Work task:
"Maximum" is the word to look for; copy each line of the listing where it occurs.

Data for the task:
-- Opening Marker --

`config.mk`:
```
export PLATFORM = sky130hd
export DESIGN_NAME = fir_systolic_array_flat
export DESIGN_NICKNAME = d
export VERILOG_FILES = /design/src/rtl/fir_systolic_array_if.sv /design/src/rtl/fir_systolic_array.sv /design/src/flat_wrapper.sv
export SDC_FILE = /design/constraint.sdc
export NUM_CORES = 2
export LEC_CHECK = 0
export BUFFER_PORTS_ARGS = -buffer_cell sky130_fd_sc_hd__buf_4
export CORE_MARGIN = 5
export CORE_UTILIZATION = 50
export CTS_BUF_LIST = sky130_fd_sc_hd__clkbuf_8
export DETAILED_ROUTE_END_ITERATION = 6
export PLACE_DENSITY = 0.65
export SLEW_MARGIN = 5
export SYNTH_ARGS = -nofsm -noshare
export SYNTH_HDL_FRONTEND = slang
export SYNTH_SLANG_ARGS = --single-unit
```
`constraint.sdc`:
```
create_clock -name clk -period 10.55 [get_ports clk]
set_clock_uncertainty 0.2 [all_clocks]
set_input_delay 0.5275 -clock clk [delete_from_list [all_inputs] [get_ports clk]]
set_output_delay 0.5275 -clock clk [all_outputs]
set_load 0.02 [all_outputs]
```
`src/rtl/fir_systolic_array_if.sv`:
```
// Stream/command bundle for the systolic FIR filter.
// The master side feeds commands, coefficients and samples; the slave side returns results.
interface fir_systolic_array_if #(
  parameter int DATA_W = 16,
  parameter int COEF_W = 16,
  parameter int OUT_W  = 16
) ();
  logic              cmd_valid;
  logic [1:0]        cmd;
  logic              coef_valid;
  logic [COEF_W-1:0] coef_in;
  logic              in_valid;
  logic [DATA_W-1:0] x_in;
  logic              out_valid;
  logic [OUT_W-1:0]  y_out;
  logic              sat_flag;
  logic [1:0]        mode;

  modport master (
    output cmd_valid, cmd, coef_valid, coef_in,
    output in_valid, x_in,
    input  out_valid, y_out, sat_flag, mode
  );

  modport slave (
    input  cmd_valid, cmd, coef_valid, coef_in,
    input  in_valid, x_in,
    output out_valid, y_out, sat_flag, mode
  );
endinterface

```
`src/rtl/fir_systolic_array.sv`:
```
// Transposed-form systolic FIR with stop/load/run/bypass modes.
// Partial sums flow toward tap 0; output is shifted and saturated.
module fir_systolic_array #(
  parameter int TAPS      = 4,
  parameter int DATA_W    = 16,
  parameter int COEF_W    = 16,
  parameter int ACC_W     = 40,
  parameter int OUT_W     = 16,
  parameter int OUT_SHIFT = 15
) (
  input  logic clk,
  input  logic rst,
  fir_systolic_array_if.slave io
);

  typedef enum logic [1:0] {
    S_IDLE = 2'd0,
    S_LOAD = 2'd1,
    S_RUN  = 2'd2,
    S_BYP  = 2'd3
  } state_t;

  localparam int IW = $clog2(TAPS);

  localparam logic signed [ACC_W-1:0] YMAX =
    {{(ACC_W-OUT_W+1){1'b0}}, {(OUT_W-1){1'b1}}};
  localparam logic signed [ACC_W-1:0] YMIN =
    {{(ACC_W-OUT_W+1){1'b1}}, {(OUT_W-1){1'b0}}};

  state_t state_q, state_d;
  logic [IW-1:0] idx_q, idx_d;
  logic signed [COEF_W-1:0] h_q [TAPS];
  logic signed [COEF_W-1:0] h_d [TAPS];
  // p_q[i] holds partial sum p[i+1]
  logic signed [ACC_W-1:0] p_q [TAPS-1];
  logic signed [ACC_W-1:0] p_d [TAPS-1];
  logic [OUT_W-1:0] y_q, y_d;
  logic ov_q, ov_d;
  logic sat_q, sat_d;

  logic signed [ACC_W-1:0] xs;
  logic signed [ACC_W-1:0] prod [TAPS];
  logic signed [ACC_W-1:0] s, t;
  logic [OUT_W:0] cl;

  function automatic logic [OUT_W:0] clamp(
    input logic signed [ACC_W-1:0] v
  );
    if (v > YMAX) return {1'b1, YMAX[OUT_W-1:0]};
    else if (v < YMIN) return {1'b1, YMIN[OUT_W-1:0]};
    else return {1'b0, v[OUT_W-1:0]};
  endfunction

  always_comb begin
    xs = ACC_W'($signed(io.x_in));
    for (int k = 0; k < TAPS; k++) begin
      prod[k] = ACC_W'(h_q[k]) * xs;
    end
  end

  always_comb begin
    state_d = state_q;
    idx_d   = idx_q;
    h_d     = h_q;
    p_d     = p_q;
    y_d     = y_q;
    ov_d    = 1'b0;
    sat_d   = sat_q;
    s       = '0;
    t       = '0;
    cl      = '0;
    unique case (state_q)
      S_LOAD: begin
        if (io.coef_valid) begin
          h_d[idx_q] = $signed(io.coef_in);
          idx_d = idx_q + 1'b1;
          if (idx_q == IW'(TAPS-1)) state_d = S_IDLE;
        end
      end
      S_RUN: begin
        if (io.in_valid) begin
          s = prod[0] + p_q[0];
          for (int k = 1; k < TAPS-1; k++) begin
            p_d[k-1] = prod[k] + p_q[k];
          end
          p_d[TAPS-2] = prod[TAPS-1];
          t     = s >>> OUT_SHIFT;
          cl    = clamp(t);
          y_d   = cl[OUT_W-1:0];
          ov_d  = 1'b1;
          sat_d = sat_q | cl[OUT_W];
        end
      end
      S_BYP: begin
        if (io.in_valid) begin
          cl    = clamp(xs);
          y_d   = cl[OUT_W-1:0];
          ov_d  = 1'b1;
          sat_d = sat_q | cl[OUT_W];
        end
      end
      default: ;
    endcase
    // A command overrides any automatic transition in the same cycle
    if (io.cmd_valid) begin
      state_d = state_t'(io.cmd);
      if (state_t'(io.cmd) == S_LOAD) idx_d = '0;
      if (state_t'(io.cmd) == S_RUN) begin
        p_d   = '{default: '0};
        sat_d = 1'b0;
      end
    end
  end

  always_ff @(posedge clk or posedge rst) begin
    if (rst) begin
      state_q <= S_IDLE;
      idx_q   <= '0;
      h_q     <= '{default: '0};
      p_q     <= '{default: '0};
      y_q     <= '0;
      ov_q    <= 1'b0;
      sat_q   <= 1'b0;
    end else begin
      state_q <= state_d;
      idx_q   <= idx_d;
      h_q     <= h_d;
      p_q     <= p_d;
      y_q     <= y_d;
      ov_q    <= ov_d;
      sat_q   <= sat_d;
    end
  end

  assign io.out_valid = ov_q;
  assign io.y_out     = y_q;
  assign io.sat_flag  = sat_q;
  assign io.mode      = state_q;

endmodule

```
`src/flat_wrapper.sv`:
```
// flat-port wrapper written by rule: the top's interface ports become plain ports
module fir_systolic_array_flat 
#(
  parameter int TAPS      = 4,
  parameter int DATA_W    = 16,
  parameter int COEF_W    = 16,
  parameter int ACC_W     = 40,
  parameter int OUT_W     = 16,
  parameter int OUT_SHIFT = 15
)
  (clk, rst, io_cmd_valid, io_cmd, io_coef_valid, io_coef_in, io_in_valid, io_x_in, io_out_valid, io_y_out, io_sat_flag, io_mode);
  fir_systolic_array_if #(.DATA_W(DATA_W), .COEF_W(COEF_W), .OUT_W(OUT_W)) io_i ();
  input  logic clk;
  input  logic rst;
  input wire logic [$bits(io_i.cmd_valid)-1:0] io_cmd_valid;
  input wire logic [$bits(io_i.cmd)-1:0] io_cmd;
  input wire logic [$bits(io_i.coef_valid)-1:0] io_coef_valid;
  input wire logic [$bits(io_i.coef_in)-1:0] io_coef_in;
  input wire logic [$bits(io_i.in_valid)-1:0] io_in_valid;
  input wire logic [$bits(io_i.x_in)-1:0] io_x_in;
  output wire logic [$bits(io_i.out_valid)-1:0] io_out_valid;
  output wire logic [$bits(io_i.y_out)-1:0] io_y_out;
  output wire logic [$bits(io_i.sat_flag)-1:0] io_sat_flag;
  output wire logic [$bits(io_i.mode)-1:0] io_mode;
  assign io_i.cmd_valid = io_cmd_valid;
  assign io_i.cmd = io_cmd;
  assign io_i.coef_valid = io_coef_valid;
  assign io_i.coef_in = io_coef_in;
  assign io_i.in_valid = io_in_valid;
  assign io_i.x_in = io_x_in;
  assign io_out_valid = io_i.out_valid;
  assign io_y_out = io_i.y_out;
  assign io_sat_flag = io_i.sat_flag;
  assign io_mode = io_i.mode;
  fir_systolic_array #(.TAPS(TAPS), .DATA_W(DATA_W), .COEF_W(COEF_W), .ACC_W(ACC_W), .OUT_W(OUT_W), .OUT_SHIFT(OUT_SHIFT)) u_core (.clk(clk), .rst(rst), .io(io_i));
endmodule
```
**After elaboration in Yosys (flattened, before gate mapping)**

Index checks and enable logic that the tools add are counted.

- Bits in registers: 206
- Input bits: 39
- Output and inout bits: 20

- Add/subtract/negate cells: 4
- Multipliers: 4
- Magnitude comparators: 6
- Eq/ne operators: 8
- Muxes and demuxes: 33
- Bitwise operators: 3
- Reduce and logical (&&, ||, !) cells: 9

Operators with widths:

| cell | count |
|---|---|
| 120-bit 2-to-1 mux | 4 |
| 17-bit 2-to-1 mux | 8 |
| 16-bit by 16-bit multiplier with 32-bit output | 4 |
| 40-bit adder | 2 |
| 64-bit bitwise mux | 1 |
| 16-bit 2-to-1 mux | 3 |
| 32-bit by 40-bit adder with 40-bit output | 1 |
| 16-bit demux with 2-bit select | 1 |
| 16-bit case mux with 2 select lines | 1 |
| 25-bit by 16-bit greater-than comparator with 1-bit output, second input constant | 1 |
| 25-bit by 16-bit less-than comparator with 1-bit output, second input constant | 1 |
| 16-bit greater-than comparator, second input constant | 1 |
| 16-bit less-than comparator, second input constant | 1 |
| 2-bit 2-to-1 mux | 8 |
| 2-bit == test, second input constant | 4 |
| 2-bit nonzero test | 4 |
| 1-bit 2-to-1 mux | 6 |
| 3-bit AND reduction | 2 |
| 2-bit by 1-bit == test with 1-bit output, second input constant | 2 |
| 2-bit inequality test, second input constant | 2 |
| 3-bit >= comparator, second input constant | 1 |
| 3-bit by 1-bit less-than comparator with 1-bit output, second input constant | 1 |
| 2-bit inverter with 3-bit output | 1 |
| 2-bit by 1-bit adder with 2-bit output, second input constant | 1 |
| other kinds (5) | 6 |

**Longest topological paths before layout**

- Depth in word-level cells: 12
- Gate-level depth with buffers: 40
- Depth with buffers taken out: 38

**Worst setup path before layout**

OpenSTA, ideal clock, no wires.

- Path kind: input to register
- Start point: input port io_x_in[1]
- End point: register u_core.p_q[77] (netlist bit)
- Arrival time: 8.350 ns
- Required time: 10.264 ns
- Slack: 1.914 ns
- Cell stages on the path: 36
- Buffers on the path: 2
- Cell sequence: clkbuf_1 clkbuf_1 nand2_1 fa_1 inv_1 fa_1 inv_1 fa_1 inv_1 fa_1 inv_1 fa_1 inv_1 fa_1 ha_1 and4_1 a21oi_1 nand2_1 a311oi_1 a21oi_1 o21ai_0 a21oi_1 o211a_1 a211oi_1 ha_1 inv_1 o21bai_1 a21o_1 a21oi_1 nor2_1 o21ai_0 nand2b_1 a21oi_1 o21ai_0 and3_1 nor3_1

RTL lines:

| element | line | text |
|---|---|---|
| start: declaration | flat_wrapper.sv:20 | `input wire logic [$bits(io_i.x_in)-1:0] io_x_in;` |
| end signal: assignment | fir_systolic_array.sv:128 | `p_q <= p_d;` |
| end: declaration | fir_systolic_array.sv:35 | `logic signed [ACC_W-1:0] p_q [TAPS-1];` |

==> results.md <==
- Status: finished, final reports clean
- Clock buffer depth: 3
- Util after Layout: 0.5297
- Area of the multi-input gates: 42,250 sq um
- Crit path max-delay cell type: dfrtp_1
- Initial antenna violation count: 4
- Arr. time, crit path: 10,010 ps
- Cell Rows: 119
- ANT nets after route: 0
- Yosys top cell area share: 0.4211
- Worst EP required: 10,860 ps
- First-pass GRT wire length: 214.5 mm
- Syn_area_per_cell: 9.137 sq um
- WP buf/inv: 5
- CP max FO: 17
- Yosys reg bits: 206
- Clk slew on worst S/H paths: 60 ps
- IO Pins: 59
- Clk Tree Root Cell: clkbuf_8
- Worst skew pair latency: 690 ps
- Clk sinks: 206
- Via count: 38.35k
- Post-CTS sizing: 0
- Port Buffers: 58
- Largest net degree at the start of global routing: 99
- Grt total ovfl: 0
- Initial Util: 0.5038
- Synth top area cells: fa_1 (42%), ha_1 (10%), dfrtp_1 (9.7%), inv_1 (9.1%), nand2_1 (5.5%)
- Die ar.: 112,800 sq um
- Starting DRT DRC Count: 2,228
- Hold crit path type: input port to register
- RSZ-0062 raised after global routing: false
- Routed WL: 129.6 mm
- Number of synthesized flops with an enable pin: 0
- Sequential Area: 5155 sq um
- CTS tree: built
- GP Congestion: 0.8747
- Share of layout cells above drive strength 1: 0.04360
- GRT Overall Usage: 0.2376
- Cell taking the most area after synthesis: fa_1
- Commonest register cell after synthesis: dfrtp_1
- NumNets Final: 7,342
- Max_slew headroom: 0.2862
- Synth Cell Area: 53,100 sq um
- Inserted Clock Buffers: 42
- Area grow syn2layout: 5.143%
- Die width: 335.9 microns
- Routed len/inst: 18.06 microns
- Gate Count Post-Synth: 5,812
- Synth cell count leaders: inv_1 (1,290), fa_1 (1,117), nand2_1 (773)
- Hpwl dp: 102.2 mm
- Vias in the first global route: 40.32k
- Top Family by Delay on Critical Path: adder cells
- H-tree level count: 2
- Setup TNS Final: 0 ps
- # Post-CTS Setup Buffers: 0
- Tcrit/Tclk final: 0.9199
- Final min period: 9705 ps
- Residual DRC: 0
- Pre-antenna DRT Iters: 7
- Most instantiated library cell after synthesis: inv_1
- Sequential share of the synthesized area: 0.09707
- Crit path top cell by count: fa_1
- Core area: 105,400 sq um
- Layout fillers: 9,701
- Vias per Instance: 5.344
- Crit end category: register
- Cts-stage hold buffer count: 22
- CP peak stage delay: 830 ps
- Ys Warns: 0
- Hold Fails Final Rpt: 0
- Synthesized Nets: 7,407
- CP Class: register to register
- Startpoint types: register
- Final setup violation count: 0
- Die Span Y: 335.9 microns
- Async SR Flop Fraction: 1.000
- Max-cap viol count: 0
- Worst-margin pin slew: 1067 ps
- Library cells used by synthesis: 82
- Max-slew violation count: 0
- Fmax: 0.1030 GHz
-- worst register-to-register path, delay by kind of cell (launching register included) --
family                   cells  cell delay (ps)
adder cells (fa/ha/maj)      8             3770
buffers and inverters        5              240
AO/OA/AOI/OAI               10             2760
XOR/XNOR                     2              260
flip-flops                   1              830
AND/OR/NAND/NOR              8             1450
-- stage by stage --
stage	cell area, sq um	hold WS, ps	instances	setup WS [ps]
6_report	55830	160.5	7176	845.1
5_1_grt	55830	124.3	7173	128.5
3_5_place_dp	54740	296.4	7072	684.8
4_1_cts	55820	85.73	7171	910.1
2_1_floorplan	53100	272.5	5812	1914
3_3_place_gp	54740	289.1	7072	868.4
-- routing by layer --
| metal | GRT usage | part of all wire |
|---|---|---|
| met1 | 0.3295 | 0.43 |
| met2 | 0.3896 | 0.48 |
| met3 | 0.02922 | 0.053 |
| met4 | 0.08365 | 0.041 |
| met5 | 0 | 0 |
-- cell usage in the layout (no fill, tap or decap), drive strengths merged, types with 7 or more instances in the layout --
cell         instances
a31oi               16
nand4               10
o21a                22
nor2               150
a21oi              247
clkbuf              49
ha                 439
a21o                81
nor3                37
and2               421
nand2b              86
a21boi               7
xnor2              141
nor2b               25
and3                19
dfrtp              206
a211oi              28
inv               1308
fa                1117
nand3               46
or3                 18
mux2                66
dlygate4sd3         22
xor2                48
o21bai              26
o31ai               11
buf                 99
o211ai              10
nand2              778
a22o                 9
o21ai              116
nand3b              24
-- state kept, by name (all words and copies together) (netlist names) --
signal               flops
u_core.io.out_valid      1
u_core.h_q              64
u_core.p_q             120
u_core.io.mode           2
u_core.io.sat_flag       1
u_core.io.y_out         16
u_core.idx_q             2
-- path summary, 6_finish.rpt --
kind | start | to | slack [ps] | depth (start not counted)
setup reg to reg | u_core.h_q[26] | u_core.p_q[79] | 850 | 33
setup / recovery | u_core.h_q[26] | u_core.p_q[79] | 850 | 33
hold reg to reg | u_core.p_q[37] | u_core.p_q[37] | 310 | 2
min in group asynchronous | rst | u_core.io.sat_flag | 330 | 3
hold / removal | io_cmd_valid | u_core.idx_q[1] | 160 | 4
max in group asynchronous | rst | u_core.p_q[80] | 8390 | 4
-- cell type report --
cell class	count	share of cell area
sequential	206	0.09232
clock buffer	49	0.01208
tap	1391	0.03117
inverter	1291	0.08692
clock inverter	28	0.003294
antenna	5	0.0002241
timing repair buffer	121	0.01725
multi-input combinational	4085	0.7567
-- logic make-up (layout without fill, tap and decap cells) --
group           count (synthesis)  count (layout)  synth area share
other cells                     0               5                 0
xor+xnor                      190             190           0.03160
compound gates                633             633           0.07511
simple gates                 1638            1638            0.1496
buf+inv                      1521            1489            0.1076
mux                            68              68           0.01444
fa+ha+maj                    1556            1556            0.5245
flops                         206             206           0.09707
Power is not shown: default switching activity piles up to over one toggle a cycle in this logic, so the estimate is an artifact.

-- Closing Marker --
-- Opening Marker --

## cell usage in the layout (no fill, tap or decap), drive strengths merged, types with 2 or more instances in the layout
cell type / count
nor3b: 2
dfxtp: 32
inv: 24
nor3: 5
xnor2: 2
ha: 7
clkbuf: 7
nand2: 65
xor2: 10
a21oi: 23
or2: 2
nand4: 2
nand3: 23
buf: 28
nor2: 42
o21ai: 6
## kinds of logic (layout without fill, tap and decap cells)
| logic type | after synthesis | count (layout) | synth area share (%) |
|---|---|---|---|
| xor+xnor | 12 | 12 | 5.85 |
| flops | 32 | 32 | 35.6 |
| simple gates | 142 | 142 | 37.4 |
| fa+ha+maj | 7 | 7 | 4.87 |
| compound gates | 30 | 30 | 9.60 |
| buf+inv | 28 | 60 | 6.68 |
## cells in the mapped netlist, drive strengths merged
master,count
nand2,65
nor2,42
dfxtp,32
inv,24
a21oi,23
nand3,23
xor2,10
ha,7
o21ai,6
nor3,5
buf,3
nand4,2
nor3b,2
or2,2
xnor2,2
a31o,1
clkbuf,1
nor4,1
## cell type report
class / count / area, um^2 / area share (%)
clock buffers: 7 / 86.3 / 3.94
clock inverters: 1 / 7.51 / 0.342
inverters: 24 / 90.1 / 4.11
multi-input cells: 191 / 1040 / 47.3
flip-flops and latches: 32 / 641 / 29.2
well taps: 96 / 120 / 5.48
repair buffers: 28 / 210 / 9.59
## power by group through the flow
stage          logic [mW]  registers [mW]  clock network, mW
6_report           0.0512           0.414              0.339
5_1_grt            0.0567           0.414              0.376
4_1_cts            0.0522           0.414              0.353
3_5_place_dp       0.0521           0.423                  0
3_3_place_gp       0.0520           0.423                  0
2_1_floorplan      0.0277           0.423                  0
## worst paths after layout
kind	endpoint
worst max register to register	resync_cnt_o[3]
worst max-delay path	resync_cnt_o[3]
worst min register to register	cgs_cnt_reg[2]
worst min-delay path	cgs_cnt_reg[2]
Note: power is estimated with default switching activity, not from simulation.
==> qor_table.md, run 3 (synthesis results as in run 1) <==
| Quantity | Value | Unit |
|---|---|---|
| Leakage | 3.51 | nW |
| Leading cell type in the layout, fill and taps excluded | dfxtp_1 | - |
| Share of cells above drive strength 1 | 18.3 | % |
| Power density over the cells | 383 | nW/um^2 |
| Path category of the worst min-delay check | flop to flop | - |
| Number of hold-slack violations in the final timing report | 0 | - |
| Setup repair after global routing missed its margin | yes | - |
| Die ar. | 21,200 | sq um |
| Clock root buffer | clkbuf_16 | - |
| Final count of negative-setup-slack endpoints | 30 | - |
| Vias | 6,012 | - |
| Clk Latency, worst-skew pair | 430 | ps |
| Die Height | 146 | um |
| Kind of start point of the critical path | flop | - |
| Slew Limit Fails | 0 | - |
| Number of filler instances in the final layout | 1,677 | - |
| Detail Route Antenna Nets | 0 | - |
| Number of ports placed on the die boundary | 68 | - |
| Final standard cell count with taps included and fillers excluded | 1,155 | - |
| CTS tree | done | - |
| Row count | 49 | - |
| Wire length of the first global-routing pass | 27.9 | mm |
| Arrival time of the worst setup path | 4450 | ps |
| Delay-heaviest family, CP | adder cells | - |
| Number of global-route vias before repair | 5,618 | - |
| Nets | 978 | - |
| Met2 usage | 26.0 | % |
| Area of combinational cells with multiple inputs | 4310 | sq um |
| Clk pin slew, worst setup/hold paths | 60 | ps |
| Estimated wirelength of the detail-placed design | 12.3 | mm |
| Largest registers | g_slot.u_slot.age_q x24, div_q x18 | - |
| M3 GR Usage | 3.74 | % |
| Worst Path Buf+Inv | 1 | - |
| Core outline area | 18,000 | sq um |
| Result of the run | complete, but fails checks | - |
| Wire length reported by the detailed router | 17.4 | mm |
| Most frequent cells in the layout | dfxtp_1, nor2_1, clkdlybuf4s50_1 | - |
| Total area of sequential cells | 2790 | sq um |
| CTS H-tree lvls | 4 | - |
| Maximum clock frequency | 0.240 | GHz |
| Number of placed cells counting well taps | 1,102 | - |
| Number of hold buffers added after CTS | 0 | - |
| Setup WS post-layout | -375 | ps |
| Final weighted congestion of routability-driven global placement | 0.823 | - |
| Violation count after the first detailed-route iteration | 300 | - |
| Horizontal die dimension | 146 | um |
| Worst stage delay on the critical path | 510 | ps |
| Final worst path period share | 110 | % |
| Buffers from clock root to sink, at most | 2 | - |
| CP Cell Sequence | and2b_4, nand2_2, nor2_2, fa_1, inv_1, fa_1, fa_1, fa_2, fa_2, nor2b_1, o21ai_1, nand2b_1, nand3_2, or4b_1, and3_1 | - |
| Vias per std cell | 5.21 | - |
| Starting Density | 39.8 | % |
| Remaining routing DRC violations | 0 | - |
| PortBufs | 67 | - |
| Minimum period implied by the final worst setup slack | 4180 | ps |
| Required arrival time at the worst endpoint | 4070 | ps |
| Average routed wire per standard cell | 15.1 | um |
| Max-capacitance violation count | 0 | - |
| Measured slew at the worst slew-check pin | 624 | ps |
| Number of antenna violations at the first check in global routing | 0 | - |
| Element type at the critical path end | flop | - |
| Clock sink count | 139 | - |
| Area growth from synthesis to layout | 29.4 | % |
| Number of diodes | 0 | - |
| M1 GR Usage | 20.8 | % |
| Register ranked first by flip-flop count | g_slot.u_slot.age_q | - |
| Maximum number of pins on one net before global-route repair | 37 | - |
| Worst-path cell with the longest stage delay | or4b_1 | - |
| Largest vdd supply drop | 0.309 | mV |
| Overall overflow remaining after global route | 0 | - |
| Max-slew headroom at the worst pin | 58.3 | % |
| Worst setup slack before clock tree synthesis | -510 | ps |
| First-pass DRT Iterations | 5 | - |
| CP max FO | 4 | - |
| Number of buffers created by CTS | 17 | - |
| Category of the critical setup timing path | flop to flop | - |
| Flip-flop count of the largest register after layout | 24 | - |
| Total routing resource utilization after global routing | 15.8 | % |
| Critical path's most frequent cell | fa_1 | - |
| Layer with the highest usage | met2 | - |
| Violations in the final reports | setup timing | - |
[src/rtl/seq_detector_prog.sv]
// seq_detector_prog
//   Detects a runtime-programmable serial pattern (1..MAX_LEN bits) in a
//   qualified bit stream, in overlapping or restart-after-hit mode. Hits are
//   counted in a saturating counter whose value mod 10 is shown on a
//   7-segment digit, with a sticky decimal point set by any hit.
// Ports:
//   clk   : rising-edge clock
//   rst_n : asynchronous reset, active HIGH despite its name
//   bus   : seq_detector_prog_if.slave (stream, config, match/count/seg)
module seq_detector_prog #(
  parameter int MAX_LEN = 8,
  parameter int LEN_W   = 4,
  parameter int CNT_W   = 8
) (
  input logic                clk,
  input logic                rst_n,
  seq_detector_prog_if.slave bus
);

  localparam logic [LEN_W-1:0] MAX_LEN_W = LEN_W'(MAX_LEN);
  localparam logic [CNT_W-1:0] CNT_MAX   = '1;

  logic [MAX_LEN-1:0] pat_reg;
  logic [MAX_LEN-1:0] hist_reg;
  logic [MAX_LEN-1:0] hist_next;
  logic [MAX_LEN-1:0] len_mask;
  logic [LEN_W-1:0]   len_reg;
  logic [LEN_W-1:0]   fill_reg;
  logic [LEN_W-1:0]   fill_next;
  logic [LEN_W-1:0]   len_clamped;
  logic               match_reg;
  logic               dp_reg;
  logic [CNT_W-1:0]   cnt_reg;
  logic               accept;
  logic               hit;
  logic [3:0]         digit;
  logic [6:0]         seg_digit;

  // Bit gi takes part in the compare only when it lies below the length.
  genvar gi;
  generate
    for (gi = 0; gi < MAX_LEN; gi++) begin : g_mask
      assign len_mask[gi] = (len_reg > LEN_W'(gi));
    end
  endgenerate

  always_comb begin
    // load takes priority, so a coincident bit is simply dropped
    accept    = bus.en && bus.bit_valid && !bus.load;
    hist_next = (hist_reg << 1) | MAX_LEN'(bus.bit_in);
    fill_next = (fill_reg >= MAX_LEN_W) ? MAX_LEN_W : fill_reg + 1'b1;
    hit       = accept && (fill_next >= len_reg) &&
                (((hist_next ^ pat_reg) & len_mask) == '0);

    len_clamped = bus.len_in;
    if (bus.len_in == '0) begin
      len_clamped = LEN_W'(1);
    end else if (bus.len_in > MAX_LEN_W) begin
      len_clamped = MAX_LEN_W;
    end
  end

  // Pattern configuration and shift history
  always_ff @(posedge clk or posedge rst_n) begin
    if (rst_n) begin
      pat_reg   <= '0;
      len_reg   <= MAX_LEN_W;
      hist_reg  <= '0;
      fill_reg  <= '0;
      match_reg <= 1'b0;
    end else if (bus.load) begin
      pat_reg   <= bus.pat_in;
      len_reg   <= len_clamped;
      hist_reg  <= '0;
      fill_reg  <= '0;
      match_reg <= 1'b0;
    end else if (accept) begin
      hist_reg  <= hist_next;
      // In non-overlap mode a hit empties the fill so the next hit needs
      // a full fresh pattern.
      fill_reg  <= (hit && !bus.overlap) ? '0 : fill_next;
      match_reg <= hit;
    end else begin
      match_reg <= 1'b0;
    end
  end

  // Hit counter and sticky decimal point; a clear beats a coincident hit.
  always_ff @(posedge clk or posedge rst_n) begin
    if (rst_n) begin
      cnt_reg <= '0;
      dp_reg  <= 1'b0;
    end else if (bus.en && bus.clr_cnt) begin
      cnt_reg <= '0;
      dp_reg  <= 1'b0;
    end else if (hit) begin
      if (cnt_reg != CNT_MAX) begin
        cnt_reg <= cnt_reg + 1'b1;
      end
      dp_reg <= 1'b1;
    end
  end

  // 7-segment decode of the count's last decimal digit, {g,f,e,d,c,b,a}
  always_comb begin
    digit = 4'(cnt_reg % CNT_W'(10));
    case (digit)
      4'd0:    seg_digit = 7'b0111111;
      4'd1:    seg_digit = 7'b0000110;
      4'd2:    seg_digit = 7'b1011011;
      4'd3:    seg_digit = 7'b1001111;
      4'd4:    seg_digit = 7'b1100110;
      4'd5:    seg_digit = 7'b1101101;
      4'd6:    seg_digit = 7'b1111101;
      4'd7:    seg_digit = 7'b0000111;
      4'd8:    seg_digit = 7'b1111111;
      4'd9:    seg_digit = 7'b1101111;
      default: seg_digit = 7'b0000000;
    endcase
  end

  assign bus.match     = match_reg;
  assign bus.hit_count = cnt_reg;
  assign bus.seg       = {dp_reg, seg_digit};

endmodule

-- Closing Marker --

The answer:
| Maximum clock frequency | 0.240 | GHz |
| Maximum number of pins on one net before global-route repair | 37 | - |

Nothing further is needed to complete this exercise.